La segunda parte, el cariño En todos esos años, siete Tours, 21 etapas -otras dos antes de que el cáncer le apartara de la carretera-, 81 días de amarillo, el Armstrong extremo que odia con todas sus fuerzas o ama con todo el alma, el deportista exigente o el delicioso compañero, generó más rechazo que ningún otro campeón antes entre los aficionados franceses. Jamás un allez Lance. No conoció el cariño. Paradójicamente, su regreso en 2009, la superioridad de Contador y Andy, su debacle total en 2010, le descubrieron a Armstrong algo inimaginable: la belleza de la derrota, el aura romántica que envuelve al héroe abatido.

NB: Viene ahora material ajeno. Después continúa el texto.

This design comes from an exercise in tuning for small area on the open sky130 flow, not from production work.
Only simulation tests tie the RTL to the original design; equivalence was not proved.
In runs 1 and 3 to 6 the design's own scripts or RTL, not TritonCTS, make the clock network.
The clock port is modelled as an ideal driver, which makes a skipped or thinned clock tree look cheaper than it is; a real chip needs a root buffer or a tree.
Power figures rest on the tool's default switching activity, not on a simulated workload.

File: design.v
package calc_pkg;
    localparam int DATA_W = 8;   
    typedef logic [DATA_W-1:0] ascii_t;
    localparam logic [1:0] OP_ADD = 2'b00;   
    localparam logic [1:0] OP_MUL = 2'b01;   
    localparam logic [1:0] OP_DIV = 2'b10;   
    localparam logic [1:0] OP_SUB = 2'b11;   
endpackage
module uart_rx (
    input  logic             clk,
    input  logic             rstn,
    input  logic             rxd,
    output logic             rx_valid,
    output calc_pkg::ascii_t rx_data
);
    logic [1:0]       rxd_sync;
    logic             rxd_s;
    logic [7:0]       k;
    logic             idle;
    logic             bit_end;
    calc_pkg::ascii_t shift_q;
    assign rxd_s    = rxd_sync[1];
    assign idle     = (k[7:4] == 4'h1);
    assign bit_end  = (k[3:0] == 4'hf);
    assign rx_valid = idle & k[0];
    assign rx_data  = shift_q;
    always_ff @(posedge clk or negedge rstn) begin
        if (!rstn) begin
            rxd_sync <= 2'b11;   
            k        <= 8'h10;
        end else begin
            rxd_sync <= {rxd_sync[0], rxd};
            if (idle)
                k <= rxd_s ? 8'h10 : 8'h78;
            else if (k == 8'h7f && rxd_s)
                k <= 8'h10;                  
            else if (k == 8'h0f)
                k <= {7'h08, rxd_s};         
            else
                k <= k + 8'd1;
        end
    end
    always_ff @(posedge clk) begin
        if (k[7] && bit_end)
            shift_q <= {rxd_s, shift_q[7:1]};   
    end
endmodule
module uart_tx (
    input  logic       clk,
    input  logic       rstn,
    input  logic       press,
    input  logic [3:0] sh_t,
    input  logic [3:0] sh_u,
    input  logic       sh_nb,
    output logic       txd
);
    logic       sec;     
    logic [7:0] k;
    logic [3:0] cap_t;
    logic [3:0] cap_u;
    logic       cap_nb;
    logic       idle;
    logic [3:0] cur;
    logic       dbit;
    assign idle = sec && (k[7:4] == 4'h1) && k[1];
    always_ff @(posedge clk or negedge rstn) begin
        if (!rstn) begin
            sec <= 1'b1;
            k   <= 8'h12;
        end else begin
            if (idle) begin
                if (press) begin
                    sec <= 1'b0;
                    k   <= 8'h6e;
                end
            end else if (k == 8'h0f && !sec) begin
                sec <= 1'b1;
                k   <= 8'h6f;
            end else begin
                k <= k + 8'd1;
            end
        end
    end
    always_ff @(posedge clk) begin
        if (k == 8'h6e && !sec) begin
            cap_t  <= sh_t;
            cap_u  <= sh_u;
            cap_nb <= sh_nb;
        end
    end
    assign cur = sec ? cap_u : cap_t;
    always_comb begin
        case (k[6:4])
            3'd0, 3'd1, 3'd2, 3'd3: dbit = cur[k[5:4]];
            3'd4, 3'd5:             dbit = sec ? cap_nb : 1'b1;
            default:                dbit = 1'b0;
        endcase
    end
    assign txd = k[7] ? dbit : (k[6:4] != 3'd7);
endmodule
module ascii_alu (
    input  logic [3:0] r_t,
    input  logic [3:0] r_u,
    input  logic [3:0] y_t,
    input  logic [3:0] y_u,
    input  logic       sub,
    output logic [3:0] s_t,
    output logic [3:0] s_u,
    output logic       cout
);
    logic [3:0] c_t, c_u;    
    logic [4:0] b_u, b_t;    
    logic       c1;
    function automatic logic [3:0] nines(input logic [3:0] d);
        nines = {~(d[3] | d[2] | d[1]), d[2] ^ d[1], d[1], ~d[0]};
    endfunction
    always_comb begin
        c_u  = sub ? nines(y_u) : y_u;
        c_t  = sub ? nines(y_t) : y_t;
        b_u  = {1'b0, r_u} + {1'b0, c_u} + {4'b0, sub};
        c1   = (b_u > 5'd9);
        s_u  = c1 ? (b_u[3:0] + 4'd6) : b_u[3:0];
        b_t  = {1'b0, r_t} + {1'b0, c_t} + {4'b0, c1};
        cout = (b_t > 5'd9);
        s_t  = cout ? (b_t[3:0] + 4'd6) : b_t[3:0];
    end
endmodule
module calc_fsm (
    input  logic             clk,
    input  logic             rstn,
    input  logic             rx_valid,
    input  calc_pkg::ascii_t rx_data,
    output logic [3:0]       sh_t,
    output logic [3:0]       sh_u,
    output logic             sh_nb
);
    localparam logic [2:0] S_TENS  = 3'd0;
    localparam logic [2:0] S_BUF   = 3'd1;
    localparam logic [2:0] S_UNITS = 3'd2;
    localparam logic [2:0] S_OPER  = 3'd3;
    localparam logic [2:0] S_CALC  = 3'd4;
    localparam logic [2:0] S_CALC2 = 3'd5;
    logic [2:0] s;
    logic [3:0] d;        
    logic [1:0] op_q;
    logic [3:0] r_t, r_u;
    logic [3:0] q_t, q_u;
    logic       is_digit, is_op, is_space, is_equal, is_clear;
    logic [1:0] key_op;
    logic [3:0] key_val;
    logic [3:0] b_t, b_u;      
    logic [3:0] y_t, y_u;
    logic       sub;
    logic [3:0] s_t, s_u;
    logic       cout;
    logic       b_nz, q_nz;
    logic       is_div, is_sub, is_mul;
    logic       step;
    logic [3:0] qd_t, qd_u;    
    logic [3:0] res_t, res_u;
    always_comb begin
        is_digit = (rx_data[7:4] == 4'h3) && (rx_data[3:0] <= 4'h9);
        is_space = (rx_data == 8'h20);
        is_equal = (rx_data == 8'h3d);
        is_clear = (rx_data == 8'h63);
        is_op    = (rx_data == 8'h2a) || (rx_data == 8'h2b) ||
                   (rx_data == 8'h2d) || (rx_data == 8'h2f);
        key_op   = {rx_data[2], rx_data[1] ^ rx_data[0]};
        key_val  = rx_data[3:0];
    end
    assign is_div = (op_q == calc_pkg::OP_DIV);
    assign is_sub = (op_q == calc_pkg::OP_SUB);
    assign is_mul = (op_q == calc_pkg::OP_MUL);
    assign b_t  = (s == S_BUF || s == S_UNITS) ? 4'd0 : sh_t;
    assign b_u  = (s == S_BUF || s == S_UNITS) ? d    : sh_u;
    assign b_nz = (b_t != 4'd0) || (b_u != 4'd0);
    assign q_nz = (q_t != 4'd0) || (q_u != 4'd0);
    assign y_t = (is_sub && q_u == 4'd0) ? 4'd8 : b_t;
    assign y_u = (is_sub && q_u == 4'd0) ? 4'd4 : b_u;
    assign sub = is_div || (is_sub && q_u != 4'd0);
    ascii_alu i_alu (
        .r_t  (r_t),
        .r_u  (r_u),
        .y_t  (y_t),
        .y_u  (y_u),
        .sub  (sub),
        .s_t  (s_t),
        .s_u  (s_u),
        .cout (cout)
    );
    assign step = is_div ? (cout && b_nz) : q_nz;
    always_comb begin
        qd_u = q_u - 4'd1;
        qd_t = q_t;
        if (q_u == 4'd0) begin
            qd_u = 4'd9;
            qd_t = q_t - 4'd1;
        end
    end
    assign res_t = is_div ? {~(q_t[3] | q_t[2] | q_t[1]), q_t[2] ^ q_t[1], q_t[1], ~q_t[0]} : r_t;
    assign res_u = is_div ? {~(q_u[3] | q_u[2] | q_u[1]), q_u[2] ^ q_u[1], q_u[1], ~q_u[0]} : r_u;
    always_ff @(posedge clk or negedge rstn) begin
        if (!rstn) begin
            s     <= S_TENS;
            sh_nb <= 1'b0;
            sh_t  <= 4'd0;
            sh_u  <= 4'd0;
        end else if (rx_valid && is_clear) begin
            s     <= S_TENS;
            sh_nb <= 1'b0;
            sh_t  <= 4'd0;
            sh_u  <= 4'd0;
        end else if (s == S_CALC2) begin
            sh_t <= res_t;
            sh_u <= res_u;
            s    <= S_OPER;
        end else if (rx_valid) begin
            case (s)
                S_TENS: if (is_digit) s <= S_BUF;
                S_BUF:  if (is_space) s <= S_UNITS;
                S_UNITS: begin
                    if (is_digit) begin
                        sh_t  <= d;
                        sh_u  <= key_val;
                        s     <= sh_nb ? S_CALC : S_OPER;
                        sh_nb <= 1'b1;
                    end else if (sh_nb ? is_equal : is_op) begin
                        sh_t  <= 4'd0;
                        sh_u  <= d;
                        s     <= sh_nb ? S_CALC2 : S_TENS;
                        sh_nb <= 1'b1;
                    end
                end
                S_OPER: if (is_op) s <= S_TENS;
                S_CALC: if (is_equal) begin
                    sh_t <= res_t;
                    sh_u <= res_u;
                    s    <= S_OPER;
                end
                default: ;
            endcase
        end
    end
    always_ff @(posedge clk) begin
        if (rx_valid && is_digit && s == S_TENS)
            d <= key_val;
        if (rx_valid && is_op && (s == S_OPER || (s == S_UNITS && !sh_nb)))
            op_q <= key_op;
    end
    always_ff @(posedge clk) begin
        if (rx_valid && is_digit && !s[2]) begin
            r_t <= is_mul ? 4'd0 : sh_t;
            r_u <= is_mul ? 4'd0 : sh_u;
            q_t <= is_mul ? sh_t : (is_div ? 4'd9 : 4'd0);
            q_u <= is_mul ? sh_u : (is_div ? 4'd9 : 4'd1);
        end else if (step) begin
            r_t <= s_t;
            r_u <= s_u;
            if (is_sub) begin
                q_t <= {3'd0, ~cout & (q_u != 4'd0)};
                q_u <= 4'd0;
            end else begin
                q_t <= qd_t;
                q_u <= qd_u;
            end
        end
    end
endmodule
module key_debounce (
    input  logic clk,
    input  logic rstn,
    input  logic key,
    output logic press    
);
    logic [1:0] key_sync;
    logic       key_s;
    logic       level;
    logic [2:0] cnt;
    logic       diff;
    assign key_s = key_sync[1];
    assign diff  = key_s ^ level;
    assign press = diff & key_s & (&cnt);
    always_ff @(posedge clk or negedge rstn) begin
        if (!rstn) begin
            key_sync <= 2'b00;
            level    <= 1'b0;
        end else begin
            key_sync <= {key_sync[0], key};
            if (diff && (&cnt))
                level <= key_s;
        end
    end
    always_ff @(posedge clk) begin
        cnt <= diff ? cnt + 3'd1 : 3'd0;   
    end
endmodule
module calc_top #(
    parameter int CLKS_PER_BIT    = 16,
    parameter int DEBOUNCE_CYCLES = 8
) (
    input  logic             clk,
    input  logic             rstn,
    input  logic             rxd,
    input  logic             key,
    output logic             txd,
    output calc_pkg::ascii_t digit_tens,
    output calc_pkg::ascii_t digit_units
);
    logic             rx_valid;
    calc_pkg::ascii_t rx_data;
    logic [3:0]       sh_t;
    logic [3:0]       sh_u;
    logic             sh_nb;
    logic             press;
    uart_rx i_uart_rx (
        .clk      (clk),
        .rstn     (rstn),
        .rxd      (rxd),
        .rx_valid (rx_valid),
        .rx_data  (rx_data)
    );
    calc_fsm i_calc_fsm (
        .clk      (clk),
        .rstn     (rstn),
        .rx_valid (rx_valid),
        .rx_data  (rx_data),
        .sh_t     (sh_t),
        .sh_u     (sh_u),
        .sh_nb    (sh_nb)
    );
    key_debounce i_key_debounce (
        .clk   (clk),
        .rstn  (rstn),
        .key   (key),
        .press (press)
    );
    uart_tx i_uart_tx (
        .clk   (clk),
        .rstn  (rstn),
        .press (press),
        .sh_t  (sh_t),
        .sh_u  (sh_u),
        .sh_nb (sh_nb),
        .txd   (txd)
    );
    assign digit_tens  = {4'h3, sh_t};
    assign digit_units = {2'b00, sh_nb, sh_nb, sh_u};
endmodule
File: flow/run.sh
#!/bin/bash
# The standard flow's layout, with: synthesis logic mapped by an area-oriented abc script
# (area.abc) and no adder extraction (same flip-flops), unit-size port
# buffers, and a small clock tree built by cts_hook.tcl instead of an H-tree.
set -eo pipefail
F=$(pwd)/flow
bash standard.sh finish \
  "SYNTH_SCRIPT=$F/synth.tcl" \
  "ADDER_MAP_FILE=" \
  "BUFFER_PORTS_ARGS=-buffer_cell sky130_fd_sc_hd__buf_1" \
  "PRE_CTS_TCL=$F/cts_hook.tcl" \
  > standard_run.log 2>&1
File: flow/area.abc
strash
&get -n
&deepsyn -T 60
&put
dch -f
amap
topo
File: flow/cts_hook.tcl
# Sourced by ORFS's cts.tcl just before it builds the clock tree.  The design
# is small, so instead of an H-tree the clock sinks are split into a few
# clusters by location (k-means), each driven by one clock buffer at its
# centre, and a root buffer drives those; cts.tcl then legalizes the buffers
# and repairs timing as usual.
set ::cts_clusters 7
set ::cts_leaf_buf sky130_fd_sc_hd__clkbuf_8
set ::cts_root_buf sky130_fd_sc_hd__clkbuf_4

proc clock_tree_synthesis { args } {
  set block [ord::get_db_block]
  set dbu [$block getDbUnitsPerMicron]
  set pins [get_pins -of_objects [get_nets clk]]
  set xs {}
  set ys {}
  foreach p $pins {
    set bbox [[[sta::sta_to_db_pin $p] getInst] getBBox]
    lappend xs [expr {([$bbox xMin] + [$bbox xMax]) / 2.0 / $dbu}]
    lappend ys [expr {([$bbox yMin] + [$bbox yMax]) / 2.0 / $dbu}]
  }
  set n [llength $pins]
  set k $::cts_clusters
  # k-means, seeded with sinks spread along the list sorted by x + y
  set order [lsort -real -indices [lmap x $xs y $ys {expr {$x + $y}}]]
  set cx {}
  set cy {}
  for {set c 0} {$c < $k} {incr c} {
    set i [lindex $order [expr {int(($c + 0.5) * $n / $k)}]]
    lappend cx [lindex $xs $i]
    lappend cy [lindex $ys $i]
  }
  for {set iter 0} {$iter < 50} {incr iter} {
    set assign {}
    for {set i 0} {$i < $n} {incr i} {
      set best 0
      set bd 1e30
      for {set c 0} {$c < $k} {incr c} {
        set d [expr {abs([lindex $xs $i] - [lindex $cx $c]) + abs([lindex $ys $i] - [lindex $cy $c])}]
        if {$d < $bd} { set bd $d; set best $c }
      }
      lappend assign $best
    }
    set ncx {}
    set ncy {}
    for {set c 0} {$c < $k} {incr c} {
      set sx 0.0; set sy 0.0; set m 0
      for {set i 0} {$i < $n} {incr i} {
        if {[lindex $assign $i] == $c} {
          set sx [expr {$sx + [lindex $xs $i]}]
          set sy [expr {$sy + [lindex $ys $i]}]
          incr m
        }
      }
      if {$m > 0} {
        lappend ncx [expr {$sx / $m}]
        lappend ncy [expr {$sy / $m}]
      } else {
        lappend ncx [lindex $cx $c]
        lappend ncy [lindex $cy $c]
      }
    }
    set cx $ncx
    set cy $ncy
  }
  # one buffer per cluster on the clock net, then a root buffer between the
  # clock port and those buffers, at the centre of the cluster centres
  for {set c 0} {$c < $k} {incr c} {
    set load {}
    for {set i 0} {$i < $n} {incr i} {
      if {[lindex $assign $i] == $c} { lappend load [lindex $pins $i] }
    }
    if {[llength $load] == 0} { continue }
    puts "clock cluster $c: [llength $load] sinks at [lindex $cx $c] [lindex $cy $c]"
    insert_buffer -buffer_cell $::cts_leaf_buf -net clk -load_pins $load \
      -location [list [lindex $cx $c] [lindex $cy $c]] \
      -buffer_name clkbuf_leaf_$c -net_name clk_leaf_$c
  }
  set rx [expr {([tcl::mathop::+ {*}$cx]) / $k}]
  set ry [expr {([tcl::mathop::+ {*}$cy]) / $k}]
  insert_buffer -buffer_cell $::cts_root_buf -net clk -location [list $rx $ry] \
    -buffer_name clkbuf_root -net_name clk_root
}
File: flow/synth.tcl
# The standard flow's synthesis script, with an area-only abc script for the logic
# (flip-flop mapping and everything else unchanged)
proc synth {args} { yosys synth -nofsm -noshare {*}$args }
set ::area_abc_script [file join [file dirname [file normalize [info script]]] area.abc]
proc abc {args} {
  set i [lsearch -exact $args -script]
  if { $i >= 0 } {
    set args [lreplace $args [expr {$i + 1}] [expr {$i + 1}] $::area_abc_script]
  }
  yosys abc {*}$args
}
source $::env(SCRIPTS_DIR)/synth.tcl
# left out here: clear keep_hierarchy, flatten, clean up, hide names made inside functions, write 1_2_yosys.v
File: standard.sh
#!/bin/bash
# synth_recipe.tcl (not shown) runs the flow's synth.tcl, then flattens the netlist and writes it again
# the make line also repeats each setting of config.mk as NAME=value (left out here)
make -C /OpenROAD-flow-scripts/flow DESIGN_CONFIG=/design/flow/config.mk WORK_HOME=/design/flow/orfs CLKGATE_MAP_FILE= SYNTH_SCRIPT=/design/flow/synth_recipe.tcl "${@:-finish}"
File: config.mk
export PLATFORM = sky130hd
export DESIGN_NAME = calc_top
export DESIGN_NICKNAME = calc_top
export VERILOG_FILES = /design/flow/design.v
export SDC_FILE = /design/flow/constraint.sdc
export NUM_CORES = 4
export LEC_CHECK = 0
export ABC_AREA = 1
export CAP_MARGIN = 20
export CORE_MARGIN = 2
export CORE_UTILIZATION = 70
export SLEW_MARGIN = 20
File: constraint.sdc
create_clock -name core_clock -period 40.0 [get_ports {clk}]
set_input_delay 8.0000 -clock core_clock [delete_from_list [all_inputs] [get_ports {clk}]]
set_output_delay 8.0000 -clock core_clock [all_outputs]
set_load 0.01 [all_outputs]
==> metrics.md, run 1 <==
| Metric | Value |
|---|---|
| Outcome | no timing/DRC/antenna violations |
| Synth Area in Compound Gates | between 20% and 30% |
| Critical path class | flip-flop to output pin |
| Chip height | between 70 and 80 um |
| Routed WL | 8.67 mm |
| Synthesized-area fraction occupied by adder cells | 0% |
| Synth Area in Simple Gates | 18.5% |
| Fin crit period | about 10 ns |
| Sequential-to-total area share from yosys stat | 53.0% |
| Top routing layer used | met4 |
| Ant. Diodes | 0 |
| Worst-path maximum fanout | 7 |
| Final HPWL DP | 6.52 mm |
| Overall Global Routing Usage | 28.8% |
| Floorplan core area | 0.00547 mm2 |
| Setup violators final | 0 |
| Crit-path slowest cell | dfstp_2 |
| Max incr delay on CP | between 0.6 and 0.7 ns |
| Cell family contributing the most delay on the critical path | flip-flops |
| Post-DR vias/cell | about 6.3 |
| Number of port buffers | 14 |
| DP Cell Count | 522 |
| Post-Route Utilization | 76.2% |
| Crit-path cells | clkinv_1 > nand3_1 > nor2_1 > nor4_1 > o32a_1 > buf_1 |
| Leak | 1.50 nW |
| Met2 WL | 3.84 mm |
| Hold_buf cts | 0 |
| CP Data Required Time | about 32 ns |
| Fmax | approximately 99 MHz |
| Startpoint types | flip-flop |
| Multi-input gate area | 0.00157 mm2 |
| Buffer and inverter count on the worst path | 2 |
| Setup TNS | 0 ns |
| Met3 WL | 832 um |
| Area share of the largest cell type after synthesis | 29.7% |
| Resize count post-CTS | 0 |
| FP Rows | 27 |
| VDD IR max | 0.0387 mV |
| Pre-antenna DRT Iters | 5 |
| Yosys warnings | 5 |
| Fin. max-slew vios | 0 |
| Cell Area, Placed | 0.00406 mm2 |
| Max cap viols | 0 |
| Reg2reg setup slack | 34.47 ns |
| Clock skew | 0.0652 ns |
| Die footprint | 0.00624 mm2 |
| Final instance count without filler cells | 530 |
| GR Overflow Total | 0 |
| Internal power | roughly 0.13 mW |
| Drt wl/cell | approximately 16 um |
| Via total after detailed routing | 3352 |
| I/O Pins | 21 |
| Clock transition at path regs | 0.12 ns |
| Initial DRC count | between 400 and 500 |
| ANT nets after route | 0 |
| Synth top area cells | edfxtp_1 (30%), dfrtp_1 (18%), nor2_1 (7.9%), clkinv_1 (6.2%), dfstp_2 (4.0%) |
| Fillers | 404 |
| Post-synthesis register bit count | 76 |
| Largest net degree at the start of global routing | 35 |
| Sw Ratio | 30.8% |
| Number of global-route vias before repair | just over 3000 |
| First-pass GRT wire length | 14.4 mm |
| Clock power frac | 21.1% |
| Post-synth cell types | 39 |
| Mux cell area share after synthesis | 0% |
| M1 WL | 3.83 mm |
| DRC Markers | 0 |
| Syn Area/Cell | 8.99 um2 |
| Area leader, netlist | edfxtp_1 |
| Starting Density | 72.0% |
| Final nets | roughly 460 |
| Worst-skew pair later-pin latency | 0.46 ns |
| Cells after Synth | between 400 and 500 |
| Storage cell area | between 0.002 and 0.0025 mm2 |
| Worst slew pin tran | 0.817 ns |
| Area share of xor/xnor cells in the synthesized design | 0% |
| RSZ-0062 raised after global routing | false |
| Net Sw Power | 0.0580 mW |
| Tcrit/Tclk final | 25.2% |
| Power density over the cells | 45.2 mW/mm2 |
| Crit path DAT | 2.09 ns |
| Initial antenna violation count | 0 |
| Design area | 0.00417 mm2 |
| Die width | 79.0 um |
| Layout area overhead | 5.85% |
| Max-slew headroom | between 40% and 50% |
| Element type at the critical path end | output pin |
| Combinational family with the most area after synthesis | compound AO/OA/AOI/OAI gates |
| Min-delay worst type | flip-flop to flip-flop |
| Reg power frac | 55.5% |
| Mapped Area | 0.00394 mm2 |
| Gp weighted congestion | about 0.95 |
| Comb pwr share | 23.4% |
| Post-CTS Setup Bufs | 0 |
| Share of layout cells above drive strength 1 | under 10% |
| Final Hold Fails | 0 |
flip-flops by register name, indices dropped and copies added, names as in the netlist, 3 cells and up:
signal / count
i_calc_fsm.r_u: 4
i_uart_rx.shift_q: 8
i_calc_fsm.d: 4
i_calc_fsm.sh_u: 4
i_calc_fsm.sh_t: 4
i_key_debounce.cnt: 3
i_uart_tx.cap_u: 4
i_calc_fsm.s: 3
i_calc_fsm.r_t: 4
i_uart_tx.k: 8
i_uart_tx.cap_t: 4
i_uart_rx.k: 8
i_calc_fsm.q_t: 4
i_calc_fsm.q_u: 4
cells in the final DEF, fill, tap and decap left out, types with 2 or more instances in the layout:
cell type and instances:
o211ai_1 2, dfrtp_1 28, o32ai_1 13, dfxtp_1 3, a211oi_1 6, edfxtp_1 39, or2_0 9, o22ai_1 12
a221oi_1 2, buf_1 13, nand4_1 3, a22oi_1 3, nand2_1 29, o21ai_0 24, conb_1 6, nor2_1 83
o22a_1 2, o21a_1 8, clkinv_1 65, nor3_1 15, and2_0 3, nor2b_1 6, a31oi_1 4, a21oi_1 28
clkbuf_8 7, dfstp_2 6, o221ai_1 8, and3_1 5, nor4_1 7, buf_4 2, nand3_1 3
worst register-to-register path: stages (launching register included):
cell      delay [ns]
dfrtp_1         0.39
clkinv_1        0.20
o211ai_1        0.51
clkinv_1        0.27
o22ai_1         0.25
o21ai_0         0.17
o21a_1          0.21
nand2_1         0.07
nand2_1         0.08
o21ai_0         0.22
nor2_1          0.09
a21oi_1         0.18
clkinv_1        0.12
a21oi_1         0.22
nor2_1          0.09
o21ai_0         0.28
clkinv_1        0.18
nor2b_1         0.29
nor4_1          0.14
nand2_1         0.11
o221ai_1        0.16
o22ai_1         0.37
clkinv_1        0.19
a21oi_1         0.23
nor2b_1         0.07
o32ai_1         0.27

Su lugar, el Les Arcs de Indurain, el Tourmalet de Lemond, el Pra Loup de Merckx, el Superbagneres de Hinault, fue el col de La Ramaz; su día, un 11 de julio de 2010 en los Alpes de piedra, tres caídas, la espalda destrozada, el dolor, el sufrimiento extremo, la impotencia… Y fue en ese paisaje desolador, el campeón caído, el Dios Lance es humano, 11 minutos para constatarlo, cuando encontró el cariño. Allez Lance. Como antes Anquetil, Merckx, Hinault o Indurain, nunca fue tan querido Armstrong como en la derrota.

Tampoco, nunca tan a tiempo como en su decimotercera participación, la última, en la que ha explorado un Tour desconocido. Jamás hubiese imaginado Armstrong que se podía disfrutar de un Tour sin ganarlo, sin ser protagonista, que se podía uno divertir fuera de foco. Cuentan en el RadioShack que el tejano se ha relajado y ha gozado, distendido, olvidado la rigurosidad pretérita de los Tours de destino irremplazable: el triunfo. Lo único que decía su padrastro Terry que se recuerda. No es cierto. Vale tanto o más que cualquier otro Armstrong el que subió ayer al podio con todo su equipo, el mejor del Tour, el maillot prohibido, negro con el 28 a la espalda, la mirada brillante, el rostro relajado, la mano al aire, el saludo, los vítores, una ligera sonrisa liberadora que agudiza sus arrugas y adiós. Para siempre. Lance forever.